#### To do
Every line from the beginning of the records below up to the one holding "1624 | 3.674 |" should be quoted exactly; leave out the rest.

Stored items:

*** Begin section ***

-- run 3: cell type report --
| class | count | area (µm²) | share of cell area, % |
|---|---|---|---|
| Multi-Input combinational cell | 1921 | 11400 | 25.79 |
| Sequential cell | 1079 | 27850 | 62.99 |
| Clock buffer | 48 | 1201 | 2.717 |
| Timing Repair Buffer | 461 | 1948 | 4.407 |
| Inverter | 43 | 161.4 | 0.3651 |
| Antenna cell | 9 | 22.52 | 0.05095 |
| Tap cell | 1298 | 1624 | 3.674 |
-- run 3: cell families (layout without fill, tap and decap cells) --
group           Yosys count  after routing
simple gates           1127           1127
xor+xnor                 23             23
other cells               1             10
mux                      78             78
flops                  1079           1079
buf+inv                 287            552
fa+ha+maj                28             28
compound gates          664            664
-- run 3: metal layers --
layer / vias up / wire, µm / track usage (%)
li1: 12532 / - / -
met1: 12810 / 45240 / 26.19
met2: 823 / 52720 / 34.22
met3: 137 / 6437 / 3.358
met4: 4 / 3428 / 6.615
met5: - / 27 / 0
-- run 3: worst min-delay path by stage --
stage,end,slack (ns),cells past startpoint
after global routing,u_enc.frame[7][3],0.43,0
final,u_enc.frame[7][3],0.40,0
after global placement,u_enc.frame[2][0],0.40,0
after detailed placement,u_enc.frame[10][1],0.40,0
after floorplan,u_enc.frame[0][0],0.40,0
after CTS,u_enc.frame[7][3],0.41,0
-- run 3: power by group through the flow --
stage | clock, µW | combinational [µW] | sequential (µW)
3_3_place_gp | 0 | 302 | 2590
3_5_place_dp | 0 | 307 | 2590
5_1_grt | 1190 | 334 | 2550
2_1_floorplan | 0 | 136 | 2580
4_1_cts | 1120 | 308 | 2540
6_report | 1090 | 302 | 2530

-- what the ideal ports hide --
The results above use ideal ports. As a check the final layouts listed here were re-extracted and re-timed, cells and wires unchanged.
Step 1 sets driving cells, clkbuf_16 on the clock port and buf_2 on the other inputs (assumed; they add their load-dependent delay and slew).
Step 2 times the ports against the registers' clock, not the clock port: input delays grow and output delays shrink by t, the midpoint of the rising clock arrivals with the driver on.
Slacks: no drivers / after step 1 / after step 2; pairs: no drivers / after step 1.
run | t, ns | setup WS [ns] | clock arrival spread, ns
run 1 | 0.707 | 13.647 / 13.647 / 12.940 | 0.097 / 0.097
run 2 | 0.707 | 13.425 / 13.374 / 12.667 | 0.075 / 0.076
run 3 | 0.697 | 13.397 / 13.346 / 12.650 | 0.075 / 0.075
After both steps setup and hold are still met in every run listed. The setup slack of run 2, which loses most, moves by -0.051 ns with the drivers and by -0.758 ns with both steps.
From an optimization exercise on the open Yosys and OpenROAD flow, aimed at small area, a short achievable clock period and few clock cycles per item; shortcuts taken in it are not production practice.
RTL that was checked went through simulation tests only; none was proved equivalent to the original.
Power is estimated from default activity; no workload was simulated.

==> branch willow <==
Design babe_cls, start of the top module:
module babe_cls (
    input  wire        clk,
    input  wire        rst,
    input  wire        start,
    input  wire [7:0]  reg_w,        
    input  wire [7:0]  reg_h,        
    input  wire [15:0] maxgrad,
    output wire        busy,
    input  wire        pix_valid,
    input  wire [7:0]  pix_r,
    input  wire [7:0]  pix_g,
    input  wire [7:0]  pix_b,
    output wire        pix_ready,
    output reg  [1:0]  res_kind,     
    output reg  [7:0]  res_a1,
    output reg  [7:0]  res_a2,
    output reg  [2:0]  res_step,
    output wire [7:0]  avg_r,
    output wire [7:0]  avg_g,
    output wire [7:0]  avg_b
);
export LEC_CHECK = 0
export CAP_MARGIN = 20
export CORE_MARGIN = 2
export CORE_UTILIZATION = 40
export CTS_CLUSTER_DIAMETER = 100
export CTS_CLUSTER_SIZE = 40
export PLACE_DENSITY = 0.6
export SLEW_MARGIN = 20
create_clock -name core_clock -period 11.0 [get_ports {clk}]
standard.sh (not shown) runs the stock make flow with config.mk's settings and CLKGATE_MAP_FILE= SYNTH_SCRIPT=/design/flow/synth_recipe.tcl, a recipe that flattens the netlist after the stock synthesis.
==> flow/flow/run.sh <==
#!/bin/bash
set -euo pipefail
bash standard.sh "BUFFER_PORTS_ARGS=-buffer_cell sky130_fd_sc_hd__buf_2" \
    SETUP_SLACK_MARGIN=7.5 finish > std_flow.log 2>&1
==> branch harbor (differences from branch willow) <==
--- a/flow/design.v
+++ b/flow/design.v
@@ -23,25 +23,24 @@
     reg        div;
     reg [2:0]  dcnt;
     reg [7:0]  wreg, hreg;
     reg [15:0] mg;
     reg [7:0]  col, row;
     reg        frst;          
-    reg        v1, f1, ring1;
+    reg        v1, f1, ring1, last1;
     reg [7:0]  p1r, p1g, p1b;
     reg        v2, f2, ring2;
     reg [15:0] lx2, ly2;
     reg        v3, f3, ring3;
     reg [15:0] luma3;
     reg [15:0] rmin, rmax, imin, imax;
     reg        iempty;
     reg        edom;
     reg [23:0] sr, sg, sb;
     reg [15:0] npix;
     wire       take    = pix_valid & rdy_r;
-    wire       inject  = div && (dcnt == 3'd3 || dcnt == 3'd4);
     wire [7:0] wm1     = wreg - 8'd1;
     wire [7:0] hm1     = hreg - 8'd1;
     wire       col_end = (col == wm1);
     wire       row_end = (row == hm1);
     wire       on_ring = (col == 8'd0) || (row == 8'd0) || col_end || row_end;
     wire t1 = p1r[4] ^ p1r[2];
@@ -214,19 +213,21 @@
     always @(posedge clk) begin
         p1r   <= pix_r;
         p1g   <= pix_g;
         p1b   <= pix_b;
         f1    <= frst;
         ring1 <= on_ring;
+        last1 <= col_end & row_end;
         lx2   <= lsx;
         ly2   <= lsy;
         f2    <= f1;
         ring2 <= ring1;
         f3    <= f2;
-        ring3 <= ring2 | inject;
-        if (inject)                   luma3 <= dcnt[0] ? imin : imax;
+        ring3 <= ring2 | div;
+        if (div && dcnt == 3'd2)      luma3 <= imin;
+        else if (div && dcnt == 3'd3) luma3 <= imax;
         else                          luma3 <= lx2 + ly2;
         one    <= (wreg == 8'd1) && (hreg == 8'd1);
         smallr <= (wreg <= 8'd4) && (hreg <= 8'd4);
         wge    <= (wreg >= hreg);
         if (!busy_r) begin
             wreg <= reg_w;
@@ -243,17 +244,17 @@
                 col <= 8'd0;
                 row <= row + 8'd1;
             end else begin
                 col <= col + 8'd1;
             end
         end
-        if (take) begin
-            sr   <= frst ? {16'd0, pix_r} : sr + {16'd0, pix_r};
-            sg   <= frst ? {16'd0, pix_g} : sg + {16'd0, pix_g};
-            sb   <= frst ? {16'd0, pix_b} : sb + {16'd0, pix_b};
-            npix <= frst ? 16'd1 : npix + 16'd1;
+        if (v1) begin
+            sr   <= f1 ? {16'd0, p1r} : sr + {16'd0, p1r};
+            sg   <= f1 ? {16'd0, p1g} : sg + {16'd0, p1g};
+            sb   <= f1 ? {16'd0, p1b} : sb + {16'd0, p1b};
+            npix <= f1 ? 16'd1 : npix + 16'd1;
         end else if (div) begin
             sr   <= dstep(sr, npix);
             sg   <= dstep(sg, npix);
             sb   <= dstep(sb, npix);
         end
         if (v3) begin
@@ -266,13 +267,13 @@
             end
         end
         if (v2 && f2)
             iempty <= 1'b1;
         else if (v3 && !ring3)
             iempty <= 1'b0;
-        if (div && dcnt == 3'd3)
+        if (div && dcnt == 3'd2)
             edom <= ~iempty & ei_pos & ~eddiff[18];
         if (div && dcnt == 3'd7) begin
             res_kind <= leaf ? 2'd0 : (wge ? 2'd1 : 2'd2);
             res_step <= one ? 3'd1 : e_zero ? 3'd2 : leaf ? 3'd4 : 3'd5;
             res_a1   <= leaf ? 8'd0 : {1'b0, xs[7:1]};
             res_a2   <= leaf ? 8'd0 : {1'b0, xs[7:1]} + {7'd0, xs[0]};
@@ -284,21 +285,22 @@
             v2     <= 1'b0;
             v3     <= 1'b0;
             div    <= 1'b0;
         end else begin
             v1 <= take;
             v2 <= v1;
-            v3 <= v2 | (inject & ~iempty);
+            v3 <= v2 | (div & (dcnt == 3'd2 || dcnt == 3'd3) & ~iempty);
             if (start && !busy_r) begin
                 busy_r <= 1'b1;
                 rdy_r  <= 1'b1;
             end
-            if (take && col_end && row_end) begin
+            if (take && col_end && row_end)
                 rdy_r <= 1'b0;
-                div   <= 1'b1;
-                dcnt  <= 3'd0;
+            if (v1 && last1) begin
+                div  <= 1'b1;
+                dcnt <= 3'd0;
             end
             if (div) begin
                 dcnt <= dcnt + 3'd1;
                 if (dcnt == 3'd7) begin
                     div    <= 1'b0;
                     busy_r <= 1'b0;
==> flow/flow/run.sh (replaced) <==
#!/bin/bash
set -euo pipefail
bash standard.sh "BUFFER_PORTS_ARGS=-buffer_cell sky130_fd_sc_hd__buf_1" \
    SETUP_SLACK_MARGIN=7.5 finish > std_flow.log 2>&1
==> flow/config.mk (replaced) <==
export PLATFORM = sky130hd
export DESIGN_NAME = babe_cls
export DESIGN_NICKNAME = babe_cls
export VERILOG_FILES = /design/flow/design.v
export SDC_FILE = /design/flow/constraint.sdc
export NUM_CORES = 4
export LEC_CHECK = 0
export CAP_MARGIN = 20
export CORE_MARGIN = 2
export CORE_UTILIZATION = 50
export CTS_CLUSTER_DIAMETER = 100
export CTS_CLUSTER_SIZE = 30
export PLACE_DENSITY = 0.65
export SLEW_MARGIN = 20
==> summary of the runs <==
- Between branch harbor and branch willow, the lower critical path depth is in branch harbor (gap 8).
- Against branch harbor, the area after synthesis of branch willow is lower by 0.83%.
- Maximum frequency: branch willow is smaller than branch harbor (about 10%).
- Of branch harbor and branch willow, branch harbor has the higher global-route usage (gap 4.0 points).
- In branch harbor the design area is lower than in branch willow, by about 6%.
- Of branch willow and branch harbor, branch harbor has the higher worst setup slack (gap 370 ps).
- Of branch harbor and branch willow, branch harbor has the higher first-iteration DRC count (gap 14%, measured against branch willow).
- Branch willow produced a clean layout. Branch harbor completed without violations.
- Of branch willow and branch harbor, branch willow has the higher cell count (gap about 5%, measured against branch harbor).
- Via count: branch harbor is larger than branch willow (about 0.34%).
- Between branch harbor and branch willow, the lower routed wire length is in branch harbor (gap 1.8%, measured against branch willow).
==> figures <==
Final critical path time including I/O delays and setup: branch harbor 3430 ps; branch willow 3790 ps
Maximum cell stage delay along the critical path: branch harbor 460 ps; branch willow 400 ps
Smallest setup slack after layout: branch harbor 7570 ps; branch willow 7210 ps
Clk pwr share: branch harbor 0.234; branch willow 0.252
Hold_ws: branch harbor 340 ps; branch willow 349 ps
Synthesized area: branch harbor 0.0222 sq mm; branch willow 0.0220 sq mm
M2 GR Usage: branch harbor 0.383; branch willow 0.323
Die W: branch harbor 215 microns; branch willow 239 microns
WS Path Type: branch harbor reg -> out; branch willow in -> reg
Inst Count DP: branch harbor 2789; branch willow 2871
Maximum clock frequency: branch harbor 292 MHz; branch willow 264 MHz
Initial cell density of the core: branch harbor 0.504; branch willow 0.406
Number of well-tap cells placed: branch harbor 592; branch willow 696
Area taken by multi-input logic gates: branch harbor 0.0125 sq mm; branch willow 0.0130 sq mm
Area fraction in and, or, nand and nor cells after synthesis: branch harbor 0.118; branch willow 0.116
Repair and plain buffers: branch harbor 117; branch willow 172
Total Power: branch harbor 3150 uW; branch willow 3380 uW
Gate power share: branch harbor 0.286; branch willow 0.300
Power density cells: branch harbor 134 mW/mm^2; branch willow 135 mW/mm^2
Status: branch harbor timing/DRC/antenna clean; branch willow timing/DRC/antenna clean
Combinational Power: branch harbor 903 uW; branch willow 1010 uW
Testbench counts of branch harbor, summed over its fixed seeds: cycles 80,123, regions 1,280.
No functional check of the RTL was part of branch willow.

port drivers added, routing unchanged:
No port has a modelled driver above. Below, the same layouts with a new extraction and two added sets of constraints.
Step 1 sets driving cells, clkbuf_16 on the clock port and buf_2 on the other inputs (assumed; they add their load-dependent delay and slew).
Step 2, shift: input delay + t, output delay - t, t = (earliest + latest rising clock arrival at the registers) / 2. This alone moves slack from input paths to output paths.
a / b / c = ideal ports / drivers / drivers and shift; a / b = the first two.
| run | t, ns | setup slack, ns | slew at the worst register clock pin (ns) | pins driven straight from the clock port |
|---|---|---|---|---|
| branch willow | 0.599 | 7.208 / 7.211 / 6.612 | 0.12 / 0.12 | 1 |
| branch harbor | 0.587 | 7.575 / 7.523 / 7.445 | 0.12 / 0.12 | 1 |
After both steps every run listed still meets setup and hold. The setup slack of branch willow, which loses most, moves by +0.003 ns with the drivers and by -0.596 ns with both steps.
Source: an optimization exercise on an open RTL-to-GDS flow (aim: small area, a short achievable clock period and few clock cycles). Production flows keep margins and buffers that such runs may drop.
Only simulation tests tie the RTL to the original design; equivalence was not proved.
Power figures rest on the tool's default switching activity, not on a simulated workload.

==> flow/design.v <==
module srs_pivr (
    input  wire        clk,
    input  wire        rst,           
    input  wire        req_valid,
    output wire        req_ready,
    input  wire [31:0] req_hdr,
    input  wire [63:0] req_a,
    input  wire [63:0] req_b,
    output reg         rsp_valid,
    output reg  [31:0] rsp_status,
    output reg  [63:0] rsp_res
);
    localparam W    = 16;
    localparam CAP  = 64;
    localparam NSR  = CAP + 1;      
    localparam NLR  = 16;           
    localparam OP_NEW     = 8'h10;
    localparam OP_LEN     = 8'h11;
    localparam OP_ISEMPTY = 8'h12;
    localparam OP_GET     = 8'h13;
    localparam OP_SET     = 8'h14;
    localparam OP_GETBIT  = 8'h15;
    localparam OP_SETBIT  = 8'h16;
    localparam OP_ITER    = 8'h20;
    localparam OP_ITNEXT  = 8'h21;
    localparam OP_ITPREV  = 8'h22;
    localparam OP_ITSKIP  = 8'h23;
    localparam OP_BUILD   = 8'h30;
    localparam OP_RANK    = 8'h31;
    localparam C_OK       = 8'h00;
    localparam C_WIDTH    = 8'h01;
    localparam C_SIZE     = 8'h02;
    localparam C_ADDR     = 8'h03;
    localparam C_CAP      = 8'h04;
    localparam C_INDEX    = 8'h10;
    localparam C_VALUE    = 8'h11;
    localparam C_ILLEGAL  = 8'h20;
    localparam C_NOTCONS  = 8'h21;
    localparam C_OPRANGE  = 8'h22;
    localparam C_HALTED   = 8'h23;
    localparam S_IDLE  = 2'd0;
    localparam S_EXEC  = 2'd1;
    localparam S_SCAN  = 2'd2;
    localparam S_SENT  = 2'd3;
    reg [1:0]  state;
    reg [31:0] hdr;
    reg [63:0] opa;
    reg [63:0] opb;
    reg        halt;
    reg [7:0]  hcause;
    reg        pv_valid;
    reg [4:0]  pv_k;
    reg [63:0] pv_n;
    reg [6:0]  pv_nw;
    reg [W-1:0] pv_words [0:CAP-1];
    reg        it_valid;
    reg [63:0] it_front;
    reg [63:0] it_back;
    reg        ri_valid;
    reg [2:0]  ri_spl;              
    reg [3:0]  ri_lw;               
    reg [2:0]  ri_sw;               
    reg [9:0]  ri_lr [0:NLR-1];
    reg [6:0]  ri_sr [0:NSR-1];
    reg [6:0]  b_w;                 
    reg [2:0]  b_cnt;               
    reg [3:0]  b_li;                
    reg [10:0] b_cur;
    reg [10:0] b_last;
    assign req_ready = (state == S_IDLE) && !rst;
    wire [7:0]  op      = hdr[7:0];
    wire        rsv_bad = |hdr[31:8];
    function [3:0] clog2_11;
        input [10:0] x;
        integer j;
        begin
            clog2_11 = 4'd0;
            for (j = 0; j < 11; j = j + 1)
                if ((11'd1 << j) < x)
                    clog2_11 = j[3:0] + 4'd1;
        end
    endfunction
    function [4:0] popcount16;
        input [15:0] x;
        integer j;
        begin
            popcount16 = 5'd0;
            for (j = 0; j < 16; j = j + 1)
                popcount16 = popcount16 + {4'd0, x[j]};
        end
    endfunction
    wire [16:0] kmask = (17'd1 << pv_k) - 17'd1;
    reg  [63:0] el_idx;
    always @(*) begin
        case (op)
            OP_ITNEXT: el_idx = it_front;
            OP_ITPREV: el_idx = it_back - 64'd1;
            default:   el_idx = opa;
        endcase
    end
    wire [9:0]  el_bit  = el_idx[9:0] * {5'd0, pv_k};
    wire [5:0]  el_wi   = el_bit[9:4];
    wire [3:0]  el_bo   = el_bit[3:0];
    wire [6:0]  el_wi1  = {1'b0, el_wi} + 7'd1;
    wire [15:0] el_w0   = pv_words[el_wi];
    wire [15:0] el_w1   = el_wi1[6] ? 16'd0 : pv_words[el_wi1[5:0]];
    wire [31:0] el_pair = {el_w0, el_w1};
    wire [5:0]  el_sh   = 6'd32 - {2'd0, el_bo} - {1'b0, pv_k};
    wire [31:0] el_msk  = {15'd0, kmask} << el_sh;
    wire [31:0] el_ext  = el_pair >> el_sh;
    wire [15:0] el_val  = el_ext[15:0] & kmask[15:0];
    wire [31:0] el_new  = (el_pair & ~el_msk) | (({16'd0, opb[15:0]} & {15'd0, kmask}) << el_sh);
    wire        idx_ok  = el_idx < pv_n;
    wire        val_ok  = (opb >> pv_k) == 64'd0;
    wire [5:0]  fb_wi   = opa[9:4];
    wire [3:0]  fb_bo   = opa[3:0];
    wire [15:0] fb_word = pv_words[fb_wi];
    wire        fb_bit  = fb_word[4'd15 - fb_bo];
    wire [15:0] fb_sel  = 16'h8000 >> fb_bo;
    wire [15:0] fb_word_new = opb[0] ? (fb_word | fb_sel) : (fb_word & ~fb_sel);
    wire [68:0] nk_prod = opa[4:0] * opb;    
    wire [65:0] nk_nw   = {1'b0, nk_prod[68:4]} + {65'd0, |nk_prod[3:0]};
    wire        nk_wide = opa > 64'd16;
    wire        nk_size = |nk_prod[68:64];
    wire        nk_addr = nk_nw > 66'd65535;
    wire        nk_cap  = nk_nw > 66'd64;
    wire [10:0] bl_n    = pv_n[10:0] * {6'd0, pv_k};    
    wire [3:0]  bl_lgn  = clog2_11(bl_n);
    wire [6:0]  bl_bf   = bl_lgn * bl_lgn;
    wire [6:0]  bl_bf15 = bl_bf + 7'd15;
    wire [2:0]  bl_spl0 = bl_bf15[6:4];
    wire [2:0]  bl_spl  = (bl_spl0 == 3'd0) ? 3'd1 : bl_spl0;
    wire [6:0]  bl_lbs  = {bl_spl, 4'd0};
    wire [3:0]  bl_sw   = clog2_11({4'd0, bl_lbs});
    wire        sc_bound = (b_cnt == 3'd0);
    wire [10:0] sc_lbase = sc_bound ? b_cur : b_last;
    wire [10:0] sc_small = b_cur - sc_lbase;
    wire [4:0]  sc_pop   = popcount16(pv_words[b_w[5:0]]);
    wire        sc_lovf  = sc_bound && ((b_cur >> ri_lw) != 11'd0);
    wire        sc_sovf  = (sc_small >> ri_sw) != 11'd0;
    wire [10:0] st_small = b_cur - b_last;
    wire        st_lovf  = (b_cur >> ri_lw) != 11'd0;
    wire        st_sovf  = (st_small >> ri_sw) != 11'd0;
    wire [5:0]  rk_word = opa[9:4];
    wire [3:0]  rk_bo   = opa[3:0];
    wire [5:0]  rk_lb   = rk_word / {3'd0, ri_spl};
    wire [15:0] rk_src  = pv_words[rk_word];
    wire [4:0]  rk_in   = popcount16(rk_src >> (4'd15 - rk_bo));
    wire [63:0] rk_sum  = {54'd0, ri_lr[rk_lb[3:0]]} + {57'd0, ri_sr[{1'b0, rk_word}]} + {59'd0, rk_in};
    wire [64:0] sk_sum  = {1'b0, it_front} + {1'b0, opa};
    wire [63:0] sk_new  = (sk_sum > {1'b0, it_back}) ? it_back : sk_sum[63:0];
    integer i;
    task respond;
        input [7:0]  code;
        input        some;
        input [63:0] res;
        input        new_halt;
        input [7:0]  new_hcause;
        begin
            rsp_valid  <= 1'b1;
            rsp_status <= {8'd0, new_hcause, 6'd0, new_halt, some, code};
            rsp_res    <= some ? res : 64'd0;
        end
    endtask
    task fault;
        input [7:0] code;
        begin
            halt   <= 1'b1;
            hcause <= code;
            respond(code, 1'b0, 64'd0, 1'b1, code);
        end
    endtask
    always @(posedge clk) begin
        if (rst) begin
            state     <= S_IDLE;
            rsp_valid <= 1'b0;
            halt      <= 1'b0;
            hcause    <= 8'd0;
            pv_valid  <= 1'b0;
            it_valid  <= 1'b0;
            ri_valid  <= 1'b0;
        end else begin
            rsp_valid <= 1'b0;
            case (state)
            S_IDLE: begin
                if (req_valid) begin
                    hdr   <= req_hdr;
                    opa   <= req_a;
                    opb   <= req_b;
                    state <= S_EXEC;
                end
            end
            S_EXEC: begin
                state <= S_IDLE;
                if (halt) begin
                    respond(C_HALTED, 1'b0, 64'd0, halt, hcause);
                end else if (rsv_bad) begin
                    respond(C_ILLEGAL, 1'b0, 64'd0, halt, hcause);
                end else begin
                    case (op)
                    OP_NEW: begin
                        if (nk_wide)
                            respond(C_WIDTH, 1'b0, 64'd0, halt, hcause);
                        else if (nk_size)
                            respond(C_SIZE, 1'b0, 64'd0, halt, hcause);
                        else if (nk_addr)
                            respond(C_ADDR, 1'b0, 64'd0, halt, hcause);
                        else if (nk_cap)
                            respond(C_CAP, 1'b0, 64'd0, halt, hcause);
                        else begin
                            pv_valid <= 1'b1;
                            pv_k     <= opa[4:0];
                            pv_n     <= opb;
                            pv_nw    <= nk_nw[6:0];
                            for (i = 0; i < CAP; i = i + 1)
                                pv_words[i] <= 16'd0;
                            it_valid <= 1'b0;
                            ri_valid <= 1'b0;
                            respond(C_OK, 1'b0, 64'd0, halt, hcause);
                        end
                    end
                    OP_LEN: begin
                        if (!pv_valid)
                            respond(C_NOTCONS, 1'b0, 64'd0, halt, hcause);
                        else
                            respond(C_OK, 1'b1, pv_n, halt, hcause);
                    end
                    OP_ISEMPTY: begin
                        if (!pv_valid)
                            respond(C_NOTCONS, 1'b0, 64'd0, halt, hcause);
                        else
                            respond(C_OK, 1'b1, {63'd0, pv_n == 64'd0}, halt, hcause);
                    end
                    OP_GET: begin
                        if (!pv_valid)
                            respond(C_NOTCONS, 1'b0, 64'd0, halt, hcause);
                        else if (!idx_ok)
                            fault(C_INDEX);
                        else
                            respond(C_OK, 1'b1, {48'd0, el_val}, halt, hcause);
                    end
                    OP_SET: begin
                        if (!pv_valid)
                            respond(C_NOTCONS, 1'b0, 64'd0, halt, hcause);
                        else if (!idx_ok)
                            fault(C_INDEX);
                        else if (!val_ok)
                            fault(C_VALUE);
                        else begin
                            if (pv_k != 5'd0) begin
                                pv_words[el_wi] <= el_new[31:16];
                                if (!el_wi1[6])
                                    pv_words[el_wi1[5:0]] <= el_new[15:0];
                            end
                            respond(C_OK, 1'b0, 64'd0, halt, hcause);
                        end
                    end
                    OP_GETBIT: begin
                        if (!pv_valid)
                            respond(C_NOTCONS, 1'b0, 64'd0, halt, hcause);
                        else
                            respond(C_OK, 1'b1, {63'd0, fb_bit}, halt, hcause);
                    end
                    OP_SETBIT: begin
                        if (opb > 64'd1)
                            respond(C_OPRANGE, 1'b0, 64'd0, halt, hcause);
                        else if (!pv_valid)
                            respond(C_NOTCONS, 1'b0, 64'd0, halt, hcause);
                        else begin
                            pv_words[fb_wi] <= fb_word_new;
                            respond(C_OK, 1'b0, 64'd0, halt, hcause);
                        end
                    end
                    OP_ITER: begin
                        if (!pv_valid)
                            respond(C_NOTCONS, 1'b0, 64'd0, halt, hcause);
                        else begin
                            it_valid <= 1'b1;
                            it_front <= 64'd0;
                            it_back  <= pv_n;
                            respond(C_OK, 1'b0, 64'd0, halt, hcause);
                        end
                    end
                    OP_ITNEXT: begin
                        if (!it_valid)
                            respond(C_NOTCONS, 1'b0, 64'd0, halt, hcause);
                        else if (it_front == it_back)
                            respond(C_OK, 1'b0, 64'd0, halt, hcause);
                        else begin
                            it_front <= it_front + 64'd1;
                            respond(C_OK, 1'b1, {48'd0, el_val}, halt, hcause);
                        end
                    end
                    OP_ITPREV: begin
                        if (!it_valid)
                            respond(C_NOTCONS, 1'b0, 64'd0, halt, hcause);
                        else if (it_front == it_back)
                            respond(C_OK, 1'b0, 64'd0, halt, hcause);
                        else begin
                            it_back <= it_back - 64'd1;
                            respond(C_OK, 1'b1, {48'd0, el_val}, halt, hcause);
                        end
                    end
                    OP_ITSKIP: begin
                        if (!it_valid)
                            respond(C_NOTCONS, 1'b0, 64'd0, halt, hcause);
                        else begin
                            it_front <= sk_new;
                            respond(C_OK, 1'b0, 64'd0, halt, hcause);
                        end
                    end
                    OP_BUILD: begin
                        if (opa != 64'd1)
                            respond(C_OPRANGE, 1'b0, 64'd0, halt, hcause);
                        else if (!pv_valid)
                            respond(C_NOTCONS, 1'b0, 64'd0, halt, hcause);
                        else begin
                            ri_valid <= 1'b0;
                            ri_spl   <= bl_spl;
                            ri_lw    <= bl_lgn;
                            ri_sw    <= bl_sw[2:0];
                            b_w      <= 7'd0;
                            b_cnt    <= 3'd0;
                            b_li     <= 4'd0;
                            b_cur    <= 11'd0;
                            b_last   <= 11'd0;
                            state    <= (pv_nw == 7'd0) ? S_SENT : S_SCAN;
                        end
                    end
                    OP_RANK: begin
                        if (!ri_valid)
                            respond(C_NOTCONS, 1'b0, 64'd0, halt, hcause);
                        else
                            respond(C_OK, 1'b1, rk_sum, halt, hcause);
                    end
                    default:
                        respond(C_ILLEGAL, 1'b0, 64'd0, halt, hcause);
                    endcase
                end
            end
            S_SCAN: begin
                if (sc_lovf || sc_sovf) begin
                    fault(C_VALUE);
                    state <= S_IDLE;
                end else begin
                    if (sc_bound) begin
                        ri_lr[b_li] <= b_cur[9:0];
                        b_li        <= b_li + 4'd1;
                        b_last      <= b_cur;
                    end
                    ri_sr[b_w] <= sc_small[6:0];
                    b_cur      <= b_cur + {6'd0, sc_pop};
                    b_cnt      <= (b_cnt + 3'd1 == ri_spl) ? 3'd0 : b_cnt + 3'd1;
                    b_w        <= b_w + 7'd1;
                    if (b_w + 7'd1 == pv_nw)
                        state <= S_SENT;
                end
            end
            S_SENT: begin
                state <= S_IDLE;
                if (st_lovf || st_sovf) begin
                    fault(C_VALUE);
                end else begin
                    ri_lr[b_li] <= b_cur[9:0];
                    ri_sr[b_w]  <= st_small[6:0];
                    ri_valid    <= 1'b1;
                    respond(C_OK, 1'b0, 64'd0, halt, hcause);
                end
            end
            endcase
        end
    end
endmodule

*** End section ***

#### Task output
-- run 3: cell type report --
| class | count | area (µm²) | share of cell area, % |
|---|---|---|---|
| Multi-Input combinational cell | 1921 | 11400 | 25.79 |
| Sequential cell | 1079 | 27850 | 62.99 |
| Clock buffer | 48 | 1201 | 2.717 |
| Timing Repair Buffer | 461 | 1948 | 4.407 |
| Inverter | 43 | 161.4 | 0.3651 |
| Antenna cell | 9 | 22.52 | 0.05095 |
| Tap cell | 1298 | 1624 | 3.674 |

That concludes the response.